For years, CAR T-cell therapy has revolutionized the treatment of blood cancers like leukemia. However, its effectiveness against solid tumors—the vast majority of cancer types—has remained elusive. Now, researchers have achieved a significant breakthrough: “weaponized” CAR T-cells have completely eradicated large prostate tumors in mice, fueling hopes for a broader application in treating various cancers.
The Challenge of Solid Tumors
Our immune system naturally defends us by identifying and eliminating cancerous cells. This process relies on T-cells, a type of immune cell that hunts down cells with mutant proteins on their surface, much like antibodies bind to foreign invaders. While promising, this immune response isn’t always triggered in all cancers.

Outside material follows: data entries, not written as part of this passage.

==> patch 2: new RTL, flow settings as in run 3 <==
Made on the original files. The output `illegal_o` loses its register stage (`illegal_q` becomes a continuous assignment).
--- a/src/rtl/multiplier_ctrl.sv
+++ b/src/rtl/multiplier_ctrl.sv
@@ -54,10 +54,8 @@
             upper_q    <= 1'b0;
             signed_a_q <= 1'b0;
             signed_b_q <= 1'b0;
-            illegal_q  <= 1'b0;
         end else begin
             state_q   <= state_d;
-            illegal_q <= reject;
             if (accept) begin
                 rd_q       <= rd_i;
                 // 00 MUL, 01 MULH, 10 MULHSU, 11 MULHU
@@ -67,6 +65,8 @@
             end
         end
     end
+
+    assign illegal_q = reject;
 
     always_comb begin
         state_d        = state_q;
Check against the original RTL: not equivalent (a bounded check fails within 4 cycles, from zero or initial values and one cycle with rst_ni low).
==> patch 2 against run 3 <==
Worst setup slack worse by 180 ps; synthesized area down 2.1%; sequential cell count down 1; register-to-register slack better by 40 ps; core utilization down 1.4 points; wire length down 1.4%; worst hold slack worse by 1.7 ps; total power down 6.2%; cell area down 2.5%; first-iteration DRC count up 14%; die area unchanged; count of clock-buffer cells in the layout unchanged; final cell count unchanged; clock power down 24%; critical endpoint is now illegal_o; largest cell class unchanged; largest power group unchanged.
[src/rtl/step_move_sched_pkg.sv]
// step_move_sched_pkg -- shared FSM encoding, idle dwell code and step-count width
// Rev 1.0
`default_nettype none

package step_move_sched_pkg;

  typedef enum logic [1:0] {
    IDLE   = 2'd0,
    LOAD   = 2'd1,
    RUN    = 2'd2,
    FINISH = 2'd3
  } state_t;

  localparam logic [3:0] c_idle_dwell = 4'hF;
  localparam int         c_step_w     = 16;

endpackage

`default_nettype wire

[src/rtl/step_stall_wdt.sv]
// step_stall_wdt -- 1 ms timebase plus stall watchdog, restarted by every step event
// Rev 1.0
`default_nettype none

module step_stall_wdt #(
  parameter logic [15:0] T1MS     = 16'd49999,
  parameter logic [7:0]  STALL_MS = 8'd100
) (
  input  logic clk,
  input  logic rst,
  input  logic i_run,
  input  logic i_step,
  output logic o_stall
);

  logic [15:0] r_cyc;
  logic [7:0]  r_ms;
  logic        w_tick;

  assign w_tick  = (r_cyc == T1MS);
  // The ms tick that completes the STALL_MS-th idle millisecond raises the fault.
  assign o_stall = i_run && !i_step && w_tick && (r_ms == (STALL_MS - 8'd1));

  always_ff @(posedge clk or posedge rst) begin
    if (rst) begin
      r_cyc <= 16'd0;
      r_ms  <= 8'd0;
    end else if (!i_run || i_step) begin
      r_cyc <= 16'd0;
      r_ms  <= 8'd0;
    end else if (w_tick) begin
      r_cyc <= 16'd0;
      r_ms  <= r_ms + 8'd1;
    end else begin
      r_cyc <= r_cyc + 16'd1;
    end
  end

endmodule

`default_nettype wire

[src/rtl/step_move_sched.sv]
// step_move_sched -- stepper move scheduler: command capture, step counting, abort/stall fault
// Optional macro RAMP_EN adds an accel/decel dwell ramp. Rev 1.0
`default_nettype none

module step_move_sched
  import step_move_sched_pkg::*;
#(
  parameter logic [15:0] T1MS     = 16'd49999,
  parameter logic [7:0]  STALL_MS = 8'd100
) (
  input  logic                clk,
  input  logic                rst,
  input  logic                cmd_valid,
  output logic                cmd_ready,
  input  logic                cmd_dir,
  input  logic [c_step_w-1:0] cmd_steps,
  input  logic [3:0]          cmd_speed,
  input  logic                abort,
  input  logic [3:0]          phase_in,
  output logic                drv_start,
  output logic                drv_dir,
  output logic [3:0]          drv_speed,
  output logic                busy,
  output logic                done,
  output logic                fault,
  output logic [c_step_w-1:0] steps_left
);

  state_t              r_state;
  state_t              w_state_nxt;
  logic [3:0]          r_prev_phase;
  logic [3:0]          r_speed;
  logic [3:0]          r_drv_speed;
  logic                r_drv_start;
  logic                r_drv_dir;
  logic                r_fault;
  logic [c_step_w-1:0] r_steps_left;
  logic                w_run;
  logic                w_step;
  logic                w_stall;
  logic                w_final;
  logic                w_accept;

  assign w_run    = (r_state == RUN);
  assign w_step   = (phase_in != r_prev_phase) && (phase_in != 4'b0000);
  assign w_accept = cmd_valid && (r_state == IDLE);
  // Leave RUN on the edge of the last step so drv_start drops the following cycle.
  assign w_final  = (r_steps_left == '0) || (w_step && (r_steps_left == c_step_w'(1)));

  step_stall_wdt #(
    .T1MS     (T1MS),
    .STALL_MS (STALL_MS)
  ) u_wdt (
    .clk     (clk),
    .rst     (rst),
    .i_run   (w_run),
    .i_step  (w_step),
    .o_stall (w_stall)
  );

  always_comb begin
    w_state_nxt = r_state;
    case (r_state)
      IDLE:    if (cmd_valid) w_state_nxt = LOAD;
      LOAD:    w_state_nxt = (r_steps_left != '0) ? RUN : FINISH;
      RUN:     if (abort || w_stall || w_final) w_state_nxt = FINISH;
      FINISH:  w_state_nxt = IDLE;
      default: w_state_nxt = IDLE;
    endcase
  end

  always_ff @(posedge clk or posedge rst) begin
    if (rst) begin
      r_state      <= IDLE;
      r_prev_phase <= 4'b0000;
      r_speed      <= c_idle_dwell;
      r_drv_speed  <= c_idle_dwell;
      r_drv_start  <= 1'b0;
      r_drv_dir    <= 1'b0;
      r_fault      <= 1'b0;
      r_steps_left <= '0;
    end else begin
      r_state      <= w_state_nxt;
      r_prev_phase <= phase_in;
      r_drv_start  <= (w_state_nxt == RUN);
      if (w_accept) begin
        r_drv_dir    <= cmd_dir;
        r_speed      <= cmd_speed;
        r_steps_left <= cmd_steps;
        r_fault      <= 1'b0;
      end
      // Abort wins over a coincident final step: the count is left untouched.
      if (w_run) begin
        if (abort || w_stall) begin
          r_fault <= 1'b1;
        end else if (w_step && (r_steps_left != '0)) begin
          r_steps_left <= r_steps_left - c_step_w'(1);
        end
      end
`ifdef RAMP_EN
      if (w_state_nxt != RUN) begin
        r_drv_speed <= c_idle_dwell;
      end else if (w_run && w_step) begin
        if (r_steps_left <= c_step_w'(c_idle_dwell - r_drv_speed)) begin
          if (r_drv_speed != c_idle_dwell) r_drv_speed <= r_drv_speed + 4'd1;
        end else if (r_drv_speed > r_speed) begin
          r_drv_speed <= r_drv_speed - 4'd1;
        end
      end
`else
      r_drv_speed <= (w_state_nxt == RUN) ? r_speed : c_idle_dwell;
`endif
    end
  end

  assign cmd_ready  = (r_state == IDLE);
  assign busy       = (r_state != IDLE);
  assign done       = (r_state == FINISH);
  assign drv_start  = r_drv_start;
  assign drv_dir    = r_drv_dir;
  assign drv_speed  = r_drv_speed;
  assign fault      = r_fault;
  assign steps_left = r_steps_left;

endmodule

`default_nettype wire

In the 1980s, scientists began exploring the potential to genetically modify T-cells, leading to the development of CAR T-cells. This involves adding a gene for a synthetic receptor, called a chimeric antigen receptor, allowing them to precisely target and attack cancer cells. While CAR T-cell therapy can be curative in some individuals, it’s not without risks, and recent advancements, like CRISPR gene editing, are continuously being implemented to improve their efficacy.
Despite these improvements, CAR T-cells have largely failed to combat solid tumors due to two primary hurdles:
- Tumor Heterogeneity: Solid tumor cells often exhibit diversity, lacking a uniform mutant protein on their surfaces.
- Immune Suppression: Solid tumors employ tactics to evade immune attacks, such as releasing signals that essentially tell the immune system to “leave me alone.”
Localizing the Attack: A New Approach
To overcome these challenges, researchers have focused on “weaponizing” CAR T-cells. One strategy involves equipping them with potent immune-stimulating proteins, such as interleukin 12. However, previous attempts using this approach proved too powerful, triggering an excessive immune response that damaged healthy tissues.
Jun Ishihara at Imperial College London and his team have devised a clever solution to localize interleukin 12 specifically to tumors. They fused interleukin 12 with a fragment of a protein that binds to collagen, a structural protein. This collagen-binding protein normally aids in healing by targeting collagen exposed in wounded blood vessels. Notably, tumors also exhibit exposed collagen, creating a targetable site.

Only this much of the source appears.